==> /design/flow/design.v <==
module spi(
    input wire clk,
    input wire reset,
    input wire [15:0] data_in,  
    output wire spi_cs_L,  
    output wire spi_sclk,  
    output wire spi_data,  
    output wire [4:0]counter
);
reg [15:0]MOSI;  
reg [4:0]count;  
reg cs_l;  
reg sclk;
reg [2:0]state;
parameter S0 = 3'b000;
parameter S1 = 3'b001;
parameter S2 = 3'b010;
always @(posedge clk or posedge reset) begin
    if(reset) begin
        MOSI <= 16'b0;
        count <= 5'd16;
        cs_l <= 1'b1;
        sclk <= 1'b0;
        state <= S0;
    end
    else begin
        case (state)
            S0: begin
                sclk <= 1'b0;
                cs_l <= 1'b1; 
                state <= S1;
            end
            S1: begin
                sclk <= 1'b0;
                cs_l <= 1'b0;  
                MOSI <= data_in[count - 1];  
                count <= count - 1;
                state <= S2;
            end
            S2: begin
                sclk <= 1'b1;
                if(count > 0) state <= S1;
                else begin
                    count <= 16;
                    state <= 0;
                end
            end
            default: state <= 0;
        endcase
    end
end
assign spi_cs_L = cs_l;
    assign spi_sclk = sclk;
    assign spi_data = MOSI;
    assign counter = count;
endmodule
==> /design/flow/run.sh <==
#!/bin/bash
# OpenROAD 26Q1-2900-gdf79404cd8, Yosys 0.63+post, stock flow scripts
make -C /OpenROAD-flow-scripts/flow DESIGN_CONFIG=/design/flow/config.mk WORK_HOME=/design/flow/orfs finish
==> /design/flow/config.mk <==
export PLATFORM = sky130hd
export DESIGN_NAME = spi
export DESIGN_NICKNAME = spi
export VERILOG_FILES = /design/flow/design.v
export SDC_FILE = /design/flow/constraint.sdc
export NUM_CORES = 4
export LEC_CHECK = 1
export CORE_AREA = 10 10 78 78
export DIE_AREA = 0 0 88 88
==> /design/flow/constraint.sdc <==
current_design spi

set clk_period 2.5
set clk_io_pct 0.2

create_clock -name clk0 -period $clk_period [get_ports {clk}]

set non_clock_inputs [all_inputs -no_clocks]
set_input_delay [expr $clk_period * $clk_io_pct] -clock clk0 $non_clock_inputs
set_output_delay [expr $clk_period * $clk_io_pct] -clock clk0 [all_outputs]
==> tab_implementation.tex <==
% Synthesis and place-and-route results
\begin{tabular}{lr}
\hline
Metric & Value \\
\hline
\multicolumn{2}{l}{\textbf{Final timing}} \\
\quad Slew of the pin with the lowest slew margin & a little under 500 ps \\
\quad Number of failing hold endpoints at the final stage & 0 \\
\quad Setup Viol. Count Final & 0 \\
\quad Post-layout worst setup margin & $\sim$380 ps \\
\quad Number of max-slew violations in the final report & 0 \\
\quad Post-layout period usage of the worst path & 0.849 \\
\quad RSZ-0062 raised after global routing & no \\
\quad Max transition margin & 0.668 \\
\quad Clock period minus final worst setup slack & $\sim$2100 ps \\
\quad Maximum clock rate & between 400 and 500 MHz \\
\quad Maximum clock skew at final layout & 1.91 ps \\
\quad Final TNS setup & 0 ps \\
\multicolumn{2}{l}{\textbf{Synthesis}} \\
\quad Arithmetic-cell share of the synthesized area counting full adders, half adders and majority gates & 0.0359 \\
\quad Post-synth cell types & 26 \\
\quad Count of yosys warnings during synthesis & 1 \\
\quad Mapped Avg Cell Area & between 10 and 15 sq um \\
\quad Xor/xnor share & 0.0736 \\
\quad Top cells by count & dfrtp\_1, inv\_1, nor2\_1 \\
\quad AO/OA Area Share & 0.0862 \\
\quad Proportion of netlist area held by the largest area contributor & 0.287 \\
\quad Library cell occupying the most area in the post-synthesis netlist & dfrtp\_1 \\
\quad Portion of the post-synthesis area used by sequential elements & 0.400 \\
\quad Leading post-synthesis cells by cell area & dfrtp\_1, dfstp\_2, mux4\_1 \\
\quad Number of flops mapped to enable cells by yosys & 0 \\
\quad Multiplexer share & 0.185 \\
\quad Main combinational cell family by area after synthesis & multiplexers \\
\quad Cell count listed in synth\_stat.txt & $\sim$64 \\
\quad Simple-gate portion of the synthesized area & 0.153 \\
\quad Post-Synthesis Cell Area & 697 sq um \\
\quad Leading cell type by number of instances after synthesis & dfrtp\_1 \\
\quad Yosys synthesis chip area & $\sim$700 sq um \\
\quad Registers, synthesis & 11 \\
\quad Commonest flop & dfrtp\_1 \\
\quad Fraction of synthesis flops using an asynchronous set or reset pin & 1.00 \\
\quad Synthesized netlist cell count & around 64 \\
\multicolumn{2}{l}{\textbf{Clocking}} \\
\quad CTS Hold Bufs & 0 \\
\quad Post-cts sizing count & 0 \\
\quad Clock insertion delay at the later pin of the skew report & around 230 ps \\
\quad Clk Tree Root Cell & clkbuf\_8 \\
\quad Num CTS Buffers & 3 \\
\quad Clock buffer depth & 2 \\
\quad Clock transition at the registers of the reported paths & $\sim$50 ps \\
\quad H-tree lvl count & 1 \\
\quad Setup fix buffers added after clock tree synthesis & 0 \\
\quad Clock tree from TritonCTS & yes \\
\quad Clock sink count & 11 \\
\multicolumn{2}{l}{\textbf{Worst setup path}} \\
\quad Crit path launch type & flip-flop \\
\quad Startpoint of the worst-slack reg-to-reg timing path & count[0] \\
\quad Capturing element type of the critical path & flip-flop \\
\quad Launch point of the worst path & count[0] \\
\quad Worst-path cell with the longest stage delay & mux4\_1 \\
\quad Critical Path Max Stage Delay & around 580 ps \\
\quad Cell class contributing the biggest share of worst-path delay & multiplexers \\
\quad Worst Path Max Fanout & 6 \\
\quad Critical-path cell list & inv\_1, ha\_1, xor2\_2, mux4\_1, mux2i\_1, o221ai\_1 \\
\quad Required time at the worst-slack endpoint & between 2000 and 3000 ps \\
\quad Arrival time of the worst setup path & around 2200 ps \\
\quad Buffers and inverters on the worst path & 1 \\
\quad Worst setup path category & flip-flop to flip-flop \\
\multicolumn{2}{l}{\textbf{Power and ir drop}} \\
\quad Worst VDD drop & about 0.21 mV \\
\quad Leakage Power & 0.448 nW \\
\quad Part of the power in combinational logic & 0.092 \\
\quad Switching pwr & between 0.00007 and 0.00008 W \\
\quad Sequential share of power & 0.459 \\
\quad Fraction of power consumed by the clock network & 0.448 \\
\quad Power per unit of standard cell area & 375 nW/um\^{}2 \\
\quad Switching fraction of total power & 0.182 \\
\quad Internal Dissipation & roughly 0.00032 W \\
\multicolumn{2}{l}{\textbf{Floorplanning}} \\
\quad Die Footprint & 7740 sq um \\
\quad Die boundary width & 88 microns \\
\quad Num rows & 24 \\
\quad Core region area & 4410 sq um \\
\quad Ports placed on the boundary & 26 \\
\quad Vertical die dimension & 88 microns \\
\quad Initial core utilization & 0.158 \\
\multicolumn{2}{l}{\textbf{Layout}} \\
\quad Layout cell share with drive strength beyond 1 & 0.0778 \\
\quad Layout filler cell count & $\sim$440 \\
\quad Logic area & between 300 and 400 sq um \\
\quad Area taken by flip-flops and latches & $\sim$280 sq um \\
\quad Area growth from synthesis to layout & 48.8\% \\
\multicolumn{2}{l}{\textbf{Route}} \\
\quad Metal3 WL & approximately 250 microns \\
\quad Total wire length after detailed routing & 1.63 mm \\
\quad Average via count per standard cell & about 4.2 \\
\quad Number of vias after detailed routing & 597 \\
\quad Number of nets with antenna violations after routing & 0 \\
\quad Post-DR wirelength/cell & roughly 11 microns \\
\quad Met1 wire length & 742 microns \\
\quad Wire length on met2 & around 630 microns \\
\quad Diode insertion count for antenna repair & 0 \\
\quad Initial DRC Count & 9 \\
\quad Residual DRC & 0 \\
\quad First drt pass iteration count & 4 \\
\quad Top layer used by detailed routing & met3 \\
\multicolumn{2}{l}{\textbf{GRT}} \\
\quad First-pass GRT wire length & about 2.7 mm \\
\quad Largest net degree at the start of global routing & 12 \\
\quad Overall Global Routing Usage & 0.0432 \\
\quad Number of antenna violations at the first check in global routing & 0 \\
\quad Number of global-route vias before repair & roughly 600 \\
\quad Total global routing overflow & 0 \\
\multicolumn{2}{l}{\textbf{Place}} \\
\quad Half-perimeter wire length of the detailed placement result & about 1.3 mm \\
\quad RD Place Congestion & $\sim$0.8 \\
\quad Pre-CTS WS & 405 ps \\
\quad Count of buffers from port buffering & 25 \\
\multicolumn{2}{l}{\textbf{Status}} \\
\quad Outcome & finished clean \\
\multicolumn{2}{l}{\textbf{Worst hold path}} \\
\quad Beginning of the worst hold path & sclk \\
\quad Type of the most critical hold path & flip-flop to flip-flop \\
\multicolumn{2}{l}{\textbf{Flow run}} \\
\quad Number of max-capacitance violations reported & 0 \\
\quad OpenROAD warning count & 26 \\
\hline
\end{tabular}
-- stage by stage --
stage / instances / instance area (sq um) / utilization / total power (W) / hold slack, ps
final: 142 / 1040 / 0.235 / 0.000389 / 484
after global routing: 142 / 1040 / 0.235 / 0.000411 / 524
after CTS: 142 / 1040 / 0.235 / 0.000395 / 489
after detailed placement: 138 / 992 / 0.225 / 0.000218 / 478
after global placement: 138 / 992 / 0.225 / 0.000218 / 464
after floorplan: 64 / 697 / - / 0.000190 / 349
-- state kept, by name, summed over array words and instances, names as in the netlist --
| name | count |
|---|---|
| cs_l | 1 |
| sclk | 1 |
| state | 3 |
| MOSI | 1 |
| count | 5 |
-- per-layer routing --
metal | global-route usage | up-vias
li1 | - | 280
met1 | 0.0569 | 281
met2 | 0.0569 | 36
met3 | 0.0337 | 0
met4 | 0.00290 | 0
met5 | 0 | -
-- layout by cell type (no fill, tap or decap), drive strengths merged --
cell type,synthesis,routed
dfrtp,8,8
mux4,3,3
xor2,2,2
nand4b,1,1
nand4,2,2
ha,2,2
a21o,3,3
dfstp,3,3
o21ai,2,2
nor3b,1,1
a211o,1,1
o221ai,1,1
clkbuf,1,4
nand3b,1,1
inv,7,7
clkdlybuf4s50,0,25
mux2i,5,5
nor2,6,6
xnor2,3,3
nand3,3,3
a21oi,2,2
nand2b,3,3
nor3,1,1
or3b,1,1
-- logic make-up after synthesis --
| logic type | count (synthesis) |
|---|---|
| and+or+nand+nor | 19 |
| muxes | 8 |
| DFF | 11 |
| adders and majority gates | 2 |
| xor gates and xnor gates | 5 |
| buffers and inverters | 10 |
| AOI/OAI and AO/OA | 9 |
-- power groups by stage --
stage         Clock [W]  Sequential [W]  Combinational [W]
finish         0.000175        0.000179          0.0000360
CTS            0.000180        0.000179          0.0000368
global route   0.000193        0.000178          0.0000393
-- final cells by class --
| type | count | share of cell area |
|---|---|---|
| multi-input combinational | 43 | 0.358 |
| sequential | 11 | 0.269 |
| timing repair buffer | 25 | 0.241 |
| tap | 52 | 0.0627 |
| clock buffer | 4 | 0.0434 |
| inverter | 7 | 0.0253 |
-- final timing paths --
| path | endpoint | slack, ps | cells past startpoint |
|---|---|---|---|
| setup / recovery | MOSI[0] | 380 | 6 |
| hold / removal | sclk | 480 | 1 |
| setup reg to reg | MOSI[0] | 380 | 6 |
| hold reg to reg | sclk | 480 | 1 |
| max in group asynchronous | count[4] | 1620 | 2 |
| min in group asynchronous | count[2] | 560 | 2 |
Power figures rest on the tool's default switching activity, not on a simulated workload.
▬▬▬
# WHAT IS NEEDED
The expected output is the run of lines from the one that includes "cell area |" through the end of the listing above, exactly as they stand.

# SOLUTION FOR THIS EXERCISE
| type | count | share of cell area |
|---|---|---|
| multi-input combinational | 43 | 0.358 |
| sequential | 11 | 0.269 |
| timing repair buffer | 25 | 0.241 |
| tap | 52 | 0.0627 |
| clock buffer | 4 | 0.0434 |
| inverter | 7 | 0.0253 |
-- final timing paths --
| path | endpoint | slack, ps | cells past startpoint |
|---|---|---|---|
| setup / recovery | MOSI[0] | 380 | 6 |
| hold / removal | sclk | 480 | 1 |
| setup reg to reg | MOSI[0] | 380 | 6 |
| hold reg to reg | sclk | 480 | 1 |
| max in group asynchronous | count[4] | 1620 | 2 |
| min in group asynchronous | count[2] | 560 | 2 |
Power figures rest on the tool's default switching activity, not on a simulated workload.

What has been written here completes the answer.